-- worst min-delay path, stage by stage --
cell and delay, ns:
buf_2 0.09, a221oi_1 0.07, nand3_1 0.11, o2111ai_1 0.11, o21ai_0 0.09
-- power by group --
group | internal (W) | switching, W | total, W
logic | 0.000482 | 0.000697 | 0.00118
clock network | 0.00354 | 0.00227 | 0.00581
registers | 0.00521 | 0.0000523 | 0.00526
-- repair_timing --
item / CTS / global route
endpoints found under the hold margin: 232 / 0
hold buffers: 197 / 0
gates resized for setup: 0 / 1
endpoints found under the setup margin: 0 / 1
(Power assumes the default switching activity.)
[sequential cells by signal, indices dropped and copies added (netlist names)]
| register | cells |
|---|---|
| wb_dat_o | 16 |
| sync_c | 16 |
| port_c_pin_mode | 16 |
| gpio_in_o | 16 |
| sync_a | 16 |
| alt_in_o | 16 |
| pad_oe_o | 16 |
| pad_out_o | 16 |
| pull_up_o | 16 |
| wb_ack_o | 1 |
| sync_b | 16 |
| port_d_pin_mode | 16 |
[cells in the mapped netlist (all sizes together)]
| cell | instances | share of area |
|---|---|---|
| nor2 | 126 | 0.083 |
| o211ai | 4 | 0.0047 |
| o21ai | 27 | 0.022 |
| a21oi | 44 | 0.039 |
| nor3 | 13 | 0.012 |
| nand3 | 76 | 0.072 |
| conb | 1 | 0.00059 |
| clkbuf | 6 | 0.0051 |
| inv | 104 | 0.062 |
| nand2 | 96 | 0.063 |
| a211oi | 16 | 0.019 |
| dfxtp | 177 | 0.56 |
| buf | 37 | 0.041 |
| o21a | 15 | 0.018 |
--- config.mk ---
export PLATFORM = sky130hd
export DESIGN_NAME = ictim_core
export DESIGN_NICKNAME = d
export VERILOG_FILES = /design/src/hdl/ictim_pkg.sv /design/src/hdl/ictim_table.sv /design/src/hdl/ictim_core.sv
export SDC_FILE = /design/constraint.sdc
export NUM_CORES = 1
export LEC_CHECK = 0
export BUFFER_PORTS_ARGS = -buffer_cell sky130_fd_sc_hd__buf_2
export CORE_UTILIZATION = 55
export CTS_CLUSTER_DIAMETER = 120
export CTS_CLUSTER_SIZE = 30
export DETAILED_ROUTE_END_ITERATION = 10
export PLACE_DENSITY = 0.77
export SYNTH_ARGS = -nofsm -noshare
export SYNTH_HDL_FRONTEND = slang
export SYNTH_SLANG_ARGS = --single-unit
export TNS_END_PERCENT = 10
--- constraint.sdc ---
create_clock -name clk_in -period 2.4 [get_ports clk_in]
set_clock_uncertainty 0.2 [all_clocks]
set_input_delay 0.24 -clock clk_in [delete_from_list [all_inputs] [get_ports clk_in]]
set_output_delay 0.24 -clock clk_in [all_outputs]
set_load 0.02 [all_outputs]
--- src/hdl/ictim_pkg.sv ---
/*
 * Package for the instruction cycle timing block: operation codes,
 * operand forms, bus-width variants and all clock-count figures.
 * Assumes nothing of its surroundings beyond a single processor clock.
 */
package ictim_pkg;

    typedef enum logic [3:0] {
        OP_SHIFT_LEFT_ONE = 4'h0,
        OP_SHIFT_LEFT_CNT = 4'h1,
        OP_SHIFT_RIGHT_ONE = 4'h2,
        OP_SHIFT_RIGHT_CNT = 4'h3,
        OP_SHIFT_RIGHT_IMM = 4'h4,
        OP_SUB_IMM_ACC = 4'h5,
        OP_SUB_IMM_RM = 4'h6,
        OP_SUB_REG_RM = 4'h7,
        OP_STRING_STORE = 4'h8,
        OP_TEST_IMM_ACC = 4'h9,
        OP_TEST_IMM_RM = 4'hA,
        OP_TEST_REG_RM = 4'hB,
        OP_EXCH_ACC = 4'hC,
        OP_EXCH_REG_RM = 4'hD,
        OP_XOR_IMM_ACC = 4'hE,
        OP_XOR_IMM_RM = 4'hF
    } ictim_op_e;

    // the register/memory xor form has no free 4-bit code, so a fifth bit selects it
    localparam logic [4:0] OP_XOR_REG_RM = 5'h10;
    localparam int OP_W = 5;
    localparam int CYC_W = 8;
    localparam int CNT_W = 16;
    localparam int TOT_W = 20;

    // per-variant pair: register form, memory form
    typedef struct packed {
        logic [CYC_W-1:0] reg_cyc;
        logic [CYC_W-1:0] mem_cyc;
    } ictim_pair_s;

    localparam logic [CYC_W-1:0] C1 = 8'h01;
    localparam logic [CYC_W-1:0] C2 = 8'h02;
    localparam logic [CYC_W-1:0] C3 = 8'h03;

    // wide-bus figures, memory form except W_LEFT_ONE and the string pair, which serve both forms; left and right are the logical shifts
    localparam logic [CYC_W-1:0] W_LEFT_ONE = 8'h05;
    localparam logic [CYC_W-1:0] W_LEFT_CNT = 8'h14;
    localparam logic [CYC_W-1:0] W_RIGHT_ONE = 8'h05;
    localparam logic [CYC_W-1:0] W_RIGHT_CNT = 8'h14;
    localparam logic [CYC_W-1:0] W_RIGHT_IMM = 8'h0B;
    localparam logic [CYC_W-1:0] W_SUB_IMM = 8'h0B;
    localparam logic [CYC_W-1:0] W_SUB_REG = 8'h0F;
    localparam logic [CYC_W-1:0] W_TEST_IMM = 8'h10;
    localparam logic [CYC_W-1:0] W_TEST_REG = 8'h0C;
    localparam logic [CYC_W-1:0] W_EXCH = 8'h10;
    localparam logic [CYC_W-1:0] W_XOR_IMM = 8'h0B;
    localparam logic [CYC_W-1:0] W_XOR_REG = 8'h10;
    localparam logic [CYC_W-1:0] W_STR_BASE = 8'h06;
    localparam logic [CYC_W-1:0] W_STR_EACH = 8'h04;

    // narrow-bus figures: memory forms, and both forms of the string store
    localparam logic [CYC_W-1:0] N_LEFT_ONE = 8'h20;
    localparam logic [CYC_W-1:0] N_LEFT_CNT = 8'h18;
    localparam logic [CYC_W-1:0] N_RIGHT_ONE = 8'h18;
    localparam logic [CYC_W-1:0] N_RIGHT_CNT = 8'h1C;
    localparam logic [CYC_W-1:0] N_RIGHT_IMM = 8'h18;
    localparam logic [CYC_W-1:0] N_SUB_IMM = 8'h1C;
    localparam logic [CYC_W-1:0] N_SUB_REG = 8'h28;
    localparam logic [CYC_W-1:0] N_TEST_IMM = 8'h10;
    localparam logic [CYC_W-1:0] N_TEST_REG = 8'h14;
    localparam logic [CYC_W-1:0] N_EXCH = 8'h14;
    localparam logic [CYC_W-1:0] N_XOR_IMM = 8'h20;
    localparam logic [CYC_W-1:0] N_XOR_REG = 8'h20;
    localparam logic [CYC_W-1:0] N_STR_BASE = 8'h08;
    localparam logic [CYC_W-1:0] N_STR_EACH = 8'h08;

    typedef enum logic [1:0] {
        ST_IDLE = 2'b00,
        ST_BUSY = 2'b01,
        ST_DONE = 2'b10
    } ictim_state_e;

endpackage

--- src/hdl/ictim_table.sv ---
/*
 * Combinational table of execution clocks per operation and variant.
 * Assumes the caller selects register or memory form and bus width.
 */
module ictim_table (
    // request
    input wire logic [ictim_pkg::OP_W-1:0] op_in,
    input wire logic mem_in,
    input wire logic narrow_in,
    input wire logic [ictim_pkg::CNT_W-1:0] count_in,
    // result
    output logic [ictim_pkg::TOT_W-1:0] cycles_out,
    output logic legal_out
);

    function automatic logic [ictim_pkg::CYC_W-1:0] pick(
        input logic narrow,
        input logic mem,
        input logic [ictim_pkg::CYC_W-1:0] reg_cyc,
        input logic [ictim_pkg::CYC_W-1:0] wide_mem,
        input logic [ictim_pkg::CYC_W-1:0] narrow_mem
    );
        logic [ictim_pkg::CYC_W-1:0] r;
        r = reg_cyc;
        if (mem) begin
            r = narrow ? narrow_mem : wide_mem;
        end
        return r;
    endfunction

    logic [ictim_pkg::CYC_W-1:0] base;
    logic [ictim_pkg::CYC_W-1:0] each;
    logic [ictim_pkg::TOT_W-1:0] prod;

    always_comb begin
        base = ictim_pkg::C1;
        each = '0;
        legal_out = 1'b1;
        if (op_in == ictim_pkg::OP_XOR_REG_RM) begin
            base = pick(narrow_in, mem_in, ictim_pkg::C1, ictim_pkg::W_XOR_REG,
                        ictim_pkg::N_XOR_REG);
        end else if (op_in[4]) begin
            legal_out = 1'b0;
        end else begin
            unique case (ictim_pkg::ictim_op_e'(op_in[3:0]))
                ictim_pkg::OP_SHIFT_LEFT_ONE: begin
                    base = pick(narrow_in, mem_in, ictim_pkg::C1, ictim_pkg::W_LEFT_ONE,
                                ictim_pkg::N_LEFT_ONE);
                    if (!narrow_in) begin
                        base = ictim_pkg::W_LEFT_ONE;
                    end
                end
                ictim_pkg::OP_SHIFT_LEFT_CNT: begin
                    base = pick(narrow_in, mem_in, ictim_pkg::C1, ictim_pkg::W_LEFT_CNT,
                                ictim_pkg::N_LEFT_CNT);
                end
                ictim_pkg::OP_SHIFT_RIGHT_ONE: begin
                    base = pick(narrow_in, mem_in, ictim_pkg::C1, ictim_pkg::W_RIGHT_ONE,
                                ictim_pkg::N_RIGHT_ONE);
                end
                ictim_pkg::OP_SHIFT_RIGHT_CNT: begin
                    base = pick(narrow_in, mem_in, ictim_pkg::C1, ictim_pkg::W_RIGHT_CNT,
                                ictim_pkg::N_RIGHT_CNT);
                end
                ictim_pkg::OP_SHIFT_RIGHT_IMM: begin
                    base = pick(narrow_in, mem_in, ictim_pkg::C1, ictim_pkg::W_RIGHT_IMM,
                                ictim_pkg::N_RIGHT_IMM);
                end
                ictim_pkg::OP_SUB_IMM_ACC: begin
                    base = ictim_pkg::C1;
                end
                ictim_pkg::OP_SUB_IMM_RM: begin
                    base = pick(narrow_in, mem_in, ictim_pkg::C1, ictim_pkg::W_SUB_IMM,
                                ictim_pkg::N_SUB_IMM);
                end
                ictim_pkg::OP_SUB_REG_RM: begin
                    base = pick(narrow_in, mem_in, ictim_pkg::C1, ictim_pkg::W_SUB_REG,
                                ictim_pkg::N_SUB_REG);
                end
                ictim_pkg::OP_STRING_STORE: begin
                    base = narrow_in ? ictim_pkg::N_STR_BASE : ictim_pkg::W_STR_BASE;
                    each = narrow_in ? ictim_pkg::N_STR_EACH : ictim_pkg::W_STR_EACH;
                end
                ictim_pkg::OP_TEST_IMM_ACC: begin
                    base = ictim_pkg::C1;
                end
                ictim_pkg::OP_TEST_IMM_RM: begin
                    base = pick(narrow_in, mem_in, ictim_pkg::C1, ictim_pkg::W_TEST_IMM,
                                ictim_pkg::N_TEST_IMM);
                end
                ictim_pkg::OP_TEST_REG_RM: begin
                    base = pick(narrow_in, mem_in, ictim_pkg::C1, ictim_pkg::W_TEST_REG,
                                ictim_pkg::N_TEST_REG);
                end
                ictim_pkg::OP_EXCH_ACC: begin
                    base = ictim_pkg::C2;
                end
                ictim_pkg::OP_EXCH_REG_RM: begin
                    base = pick(narrow_in, mem_in, ictim_pkg::C3, ictim_pkg::W_EXCH,
                                ictim_pkg::N_EXCH);
                end
                ictim_pkg::OP_XOR_IMM_ACC: begin
                    base = ictim_pkg::C1;
                end
                ictim_pkg::OP_XOR_IMM_RM: begin
                    base = pick(narrow_in, mem_in, ictim_pkg::C1, ictim_pkg::W_XOR_IMM,
                                ictim_pkg::N_XOR_IMM);
                end
            endcase
        end
        prod = ictim_pkg::TOT_W'({4'h0, count_in} * {12'h000, each});
        cycles_out = ictim_pkg::TOT_W'({12'h000, base}) + prod;
    end

endmodule

--- src/hdl/ictim_core.sv ---
/*
 * Execution timing sequencer: takes one instruction request, looks up
 * its clock count and holds busy for exactly that many clocks, then
 * pulses done. Assumes requests come from logic on the same clock.
 */
module ictim_core (
    // clock and reset
    input wire logic clk_in,
    input wire logic reset_n_in,
    // request
    input wire logic start_in,
    input wire logic [ictim_pkg::OP_W-1:0] op_in,
    input wire logic mem_operand_in,
    input wire logic narrow_bus_in,
    input wire logic [ictim_pkg::CNT_W-1:0] repeat_count_in,
    // status
    output logic busy_out,
    output logic done_out,
    output logic illegal_out,
    output logic [ictim_pkg::TOT_W-1:0] cycles_out
);

    typedef struct packed {
        ictim_pkg::ictim_state_e state;
        logic [ictim_pkg::TOT_W-1:0] remain;
        logic [ictim_pkg::TOT_W-1:0] cycles;
        logic busy;
        logic done;
        logic illegal;
    } ictim_core_s;

    ictim_core_s st_r;
    ictim_core_s st_nxt;

    logic [ictim_pkg::TOT_W-1:0] lookup_cycles;
    logic lookup_legal;

    ictim_table u_table (
        .op_in(op_in),
        .mem_in(mem_operand_in),
        .narrow_in(narrow_bus_in),
        .count_in(repeat_count_in),
        .cycles_out(lookup_cycles),
        .legal_out(lookup_legal)
    );

    localparam logic [ictim_pkg::TOT_W-1:0] ONE = 20'h00001;

    always_comb begin
        st_nxt = st_r;
        st_nxt.done = 1'b0;
        st_nxt.illegal = 1'b0;
        unique case (st_r.state)
            ictim_pkg::ST_IDLE, ictim_pkg::ST_DONE: begin
                st_nxt.state = ictim_pkg::ST_IDLE;
                if (start_in) begin
                    if (!lookup_legal) begin
                        st_nxt.illegal = 1'b1;
                    end else begin
                        // busy stands for exactly the looked-up number of clocks
                        st_nxt.cycles = lookup_cycles;
                        st_nxt.remain = lookup_cycles - ONE;
                        st_nxt.busy = 1'b1;
                        st_nxt.state = ictim_pkg::ST_BUSY;
                    end
                end
            end
            ictim_pkg::ST_BUSY: begin
                if (st_r.remain == '0) begin
                    st_nxt.busy = 1'b0;
                    st_nxt.done = 1'b1;
                    st_nxt.state = ictim_pkg::ST_DONE;
                end else begin
                    st_nxt.remain = st_r.remain - ONE;
                end
            end
            default: begin
                st_nxt.state = ictim_pkg::ST_IDLE;
                st_nxt.busy = 1'b0;
            end
        endcase
    end

    always_ff @(posedge clk_in or negedge reset_n_in) begin
        if (!reset_n_in) begin
            st_r <= '{state: ictim_pkg::ST_IDLE, remain: '0, cycles: '0,
                      busy: 1'b0, done: 1'b0, illegal: 1'b0};
        end else begin
            st_r <= st_nxt;
        end
    end

    assign busy_out = st_r.busy;
    assign done_out = st_r.done;
    assign illegal_out = st_r.illegal;
    assign cycles_out = st_r.cycles;

endmodule

# After elaboration in Yosys (flattened, before gate mapping)
# Cells that the tools add are included.
# totals
ff_bits	45
latch_bits	0
ramBits	0
rom_bits	0
out_inout_bits	23
word_cells	86
n_memories	0
# classes
add_sub_neg	3
n_mul	1
div	0
magnitude_cmp	0
n_eq_ne	22
n_shift	0
n_mux	45
n_bitwise	0
n_reduce_logical	9
# op_table
operator	count
$mux 8	15
$pmux 8 s14	1
$mux 43	1
$mux 42	1
$pmux 20 s2	1
$sub 20x1->20 const B	2
$eq 4x4->1 const B	8
$mux 6	5
$mux 5	5
$add 8x20->20	1
$logic_not 20->1	1
$mul 16x8->20	1
$mux 20	1
$eq 4x3->1 const B	4
$mux 4	4
$eq 4x2->1 const B	2
$ne 2x2->1 const B	4
$mux 1	6
$reduce_and 3->1	2
$eq 5x5->1 const B	1
$eq 4x1->1 const B	1
$logic_not 4->1	1
$mux 2	2
$pmux 2 s2	1
other kinds (9)	9

# Logic depth before layout (Yosys ltp)
# depth
word_depth	10
depth_mapped	20
depth_no_buf	19

# Modules after synthesis
# Synthesis repeated with hierarchy kept, for this count alone.
# hier_totals
cells_unflattened	506
hier_area_um2	4524.3
# modules_own_cells
module	instances	cells_each	area_each_um2	seq_area_each_um2
ictim_core	1	267	2625.0	1126.1
ictim_table	1	239	1899.3	0.0

# Worst setup path before layout
# Ideal clock, no wire load.
# synth_timing
path_type	input to register
startpoint	input op_in[1] in the netlist's numbering
endpoint	register st_r[41] in the netlist's numbering
setup_ns	0.092
arrival_time_ns	4.563
required_ns	2.108
setup_slack_ns	-2.455
stages	18
n_path_buf	1
path_cell_list	nor2_1 -> and4b_1 -> clkbuf_1 -> and2_1 -> ha_1 -> ha_1 -> ha_1 -> fa_1 -> inv_1 -> fa_1 -> nand2b_1 -> a211oi_2 -> or2_1 -> a311oi_2 -> or2_4 -> nor4b_4 -> a21oi_1 -> o31ai_2
# synth_via
elab_chain_len	10
elab_cells_between_ends	33
classes_between	2 x add/sub; 1 x mul; 17 x eq/ne; 10 x mux; 3 x reduce/logical
# synth_lines
item	line	text
start: declaration	ictim_core.sv:12	input wire logic [ictim_pkg::OP_W-1:0] op_in,
$eq 4x4->1 / $eq 4x3->1 (equally long branches)	ictim_table.sv:45	unique case (ictim_pkg::ictim_op_e'(op_in[3:0]))
$mux 8 / $reduce_or 3->1 (equally long branches)	--	
$mux 8 / $pmux 8 s14 (equally long branches)	ictim_table.sv:42, ictim_table.sv:45	
$mux 8 (on tied branches)	ictim_table.sv:39, ictim_table.sv:42	
$mul 16x8->20 / $mux 8 (equally long branches)	ictim_table.sv:111, ictim_table.sv:39	
$add 8x20->20	ictim_table.sv:112	cycles_out = ictim_pkg::TOT_W'({12'h000, base}) + prod;
$sub 20x1->20	ictim_core.sv:62	st_nxt.remain = lookup_cycles - ONE;
$mux 42	ictim_core.sv:57	if (!lookup_legal) begin
$mux 43	ictim_core.sv:56	if (start_in) begin
$pmux 20 s2	ictim_core.sv:53	unique case (st_r.state)
end signal: assignment	ictim_core.sv:86	st_r <= '{state: ictim_pkg::ST_IDLE, remain: '0, cycles: '0,
end signal: assignment	ictim_core.sv:89	st_r <= st_nxt;
end: declaration	ictim_core.sv:32	ictim_core_s st_r;
# Several ways; a longest one is shown, not always the timed one. The select of a mux whose other input is x is not followed.
# A chain may end at the register's enable or synchronous reset.

# Worst setup path after layout
# layout_timing
startpoint	input op_in[3] in the netlist's numbering
endpoint	register st_r[41] in the netlist's numbering
# Same word-level chain as after synthesis.

==> flow_summary.json <==
{
  "outcome": "complete, but fails checks",
  "violations": "setup timing",
  "num_vias": 5008,
  "diodes": 0,
  "die-area_um2": 9060,
  "setup_slack_ps": -1810,
  "cts-root-to-sink-buffers": 2,
  "grt_pass1_wl_mm": 22.4,
  "synth_commonest_cells": "69 x nand2_1, 63 x ha_1, 47 x o21ai_0",
  "cts_root_buf": "clkbuf_8",
  "fin_util": 0.790,
  "synth_warnings": 0,
  "p_leak_uw": 0.00327,
  "drt_iter0_markers": 295,
  "port_buffers": 48,
  "slew_headroom": 0.616,
  "totalWireLength_mm": 14.2,
  "synth_top_area_frac": 0.236,
  "worstMarginPinSlew_ps": 577,
  "instances_no_fill": 823,
  "antenna_found_initial": 0,
  "critPathKind": "in -> reg",
  "synthFlopType": "dfrtp_1",
  "clock.fmax_mhz": 237,
  "insertion_delay_ps": 310,
  "chipHeight_um": 95.2,
  "synthArstFlopShare": 1.00,
  "grt_max_degree": 46,
  "rsz0062_at_grt": "true",
  "rows": 33,
  "synth.distinct_cells": 73,
  "crit_fanout": 6,
  "slew_viol_final": 0,
  "post-place-cells": 805,
  "fp.dieW_um": 95.2,
  "cp.arrival_ps": 4200,
  "start_util": 0.575,
  "setup_tns_ps": -40100,
  "coreArea_um2": 8300,
  "critPathCaptureType": "register",
  "crit_path_frequent_cell": "ha_4",
  "hold_class": "in -> reg",
  "cp.required_ps": 2390,
  "cts_tree": "yes",
  "routedWlPerCell_um": 17.3,
  "grt_usage": 0.313,
  "fin_nets": 810,
  "numCtsBuffers": 5,
  "syn_nets": 672,
  "pwr_density_cell_nw_per_um2": 254,
  "path_cells": "buf_8 > nor2b_4 > and4b_2 > and2_1 > ha_4 > ha_4 > ha_4 > ha_1 > ha_2 > inv_2 > fa_2 > nand2b_4 > a211oi_4 > or2_1 > a311oi_2 > or2_4 > nor4b_4 > and3_4 > o31ai_2",
  "vdd_drop_max_uv": 208,
  "fillers": 492,
  "setup_violations": 33,
  "htree_num_levels": 2,
  "synth_area_per_cell_um2": 8.25,
  "drive_gt1_frac": 0.403,
  "drc_errors": 0,
  "gp_congestion": 0.912,
  "netlist_area_um2": 4780,
  "synthToLayoutAreaGrowth_pct": 37.3,
  "synth_seq_area_share": 0.236,
  "cts.sinks": 45,
  "fin_area_um2": 6560,
  "synth_top_cell_by_area": "dfrtp_1",
  "start_kind": "input pin",
  "fin_crit_sh": 1.75,
  "hold_violations": 0,
  "synth.area.top_cells": "dfrtp_1 24%, ha_1 17%, nand2_1 5.4%",
  "synth.most_common_cell": "nand2_1",
  "pin_count": 49,
  "hpwlAfterDp_mm": 9.79,
  "dpl_cell_area_um2": 5880,
  "slowest_stage": "fa_2",
  "drt_first_pass_iters": 5,
  "period_needed_ps": 4210,
  "path_clk_slew_ps": 90,
  "worst_hold_slack_ps": 68.2,
  "synth_edf_count": 0,
  "grt-ovfl-total": 0,
  "viasPerCell": 6.09,
  "drtAntennaViolNets": 0,
  "slowest_delay_ps": 380,
  "r2r_slack_ps": -120,
  "grt_pass1_vias": 4931,
  "synthCells": 579,
  "maxCapViolCount": 0,
  "synth-seq-cells": 45
}
-- kinds of logic (layout without fill, tap and decap cells) --
kind of cell,count (synthesis),in the layout,share of synthesized area
simple gates,235,235,0.261
xor+xnor,26,26,0.0477
mux,1,1,0.00236
buf+inv,65,204,0.0760
compound gates,140,140,0.195
flops,45,45,0.236
fa+ha+maj,67,67,0.182
-- cell type report --
cell class	count	area, µm²	share of cell area
repair buffers	176	1280	0.195
well taps	105	131	0.0200
multi-input cells	469	3850	0.588
clock inverters	3	25.0	0.00382
flip-flops and latches	45	1130	0.172
clock buffers	5	68.8	0.0105
inverters	20	75.1	0.0115
-- stage by stage --
step,worst slack (ps),total power (µW)
after detailed placement,-2190,1110
after CTS,-1660,1650
after floorplan,-1930,959
after global routing,-1960,1730
final,-1810,1660
after global placement,-2020,1090
-- power breakdown --
part,internal [µW],switching [µW]
Sequential,768,10.8
Combinational,186,189
Clock,213,297
-- cell usage in the layout, fill, tap and decap left out, types with 7 or more instances in the layout --
cell      netlist  routed
o21ai_1         1       8
buf_4          21     121
ha_1           63      45
nor3_1         15      11
xnor2_1        16      11
dfrtp_1        45      45
a21oi_2         1       7
o21ai_0        47      38
nor2_1         36      29
ha_4            0      16
buf_2           4      44
a21oi_1        29      23
nand2b_1       12       9
nand3_1        14      11
and2_1         34      30
nand2_1        69      66
inv_1          19      18
-- flip-flops by register name, summed over array words and instances (netlist names) --
name / flops
busy_out: 1
cycles_out: 20
done_out: 1
illegal_out: 1
st_r: 22
-- per-layer routing --
layer	vias to the layer above	part of all wire	GRT usage	wire [µm]
li1	2321	-	-	-
met1	2376	0.40	0.377	5710
met2	244	0.49	0.548	7050
met3	67	0.055	0.0407	781
met4	0	0.050	0.149	709
met5	-	0	0	0
-- final timing paths --
kind,cells past startpoint,startpoint,endpoint
worst max register to register,7,st_r[24],st_r[38]
min in group asynchronous,3,reset_n_in,st_r[25]
max in group asynchronous,3,reset_n_in,cycles_out[11]
worst min register to register,2,cycles_out[1],cycles_out[1]
worst max-delay path,19,op_in[3],st_r[41]
worst min-delay path,3,start_in,illegal_out
-- repair_timing --
action                     4_1_cts  5_1_grt
pin swaps                       37       16
setup endpoints to repair       35       35
gates resized for setup         66       33
hold buffers                     1        0
setup buffers                    7        2
hold endpoints to repair        45        0
-- critical path, delay by kind of cell --
kind	cells	cell delay, ps
AO/OA/AOI/OAI	3	520
AND/OR/NAND/NOR	8	1840
buffers and inverters	2	140
adder cells (fa/ha/maj)	6	1460
(Power assumes the default switching activity.)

(EXERCISE PROMPT): Each line above that includes the word "resized" is to be copied.

(EXERCISE OUTPUT):
gates resized for setup: 0 / 1
gates resized for setup         66       33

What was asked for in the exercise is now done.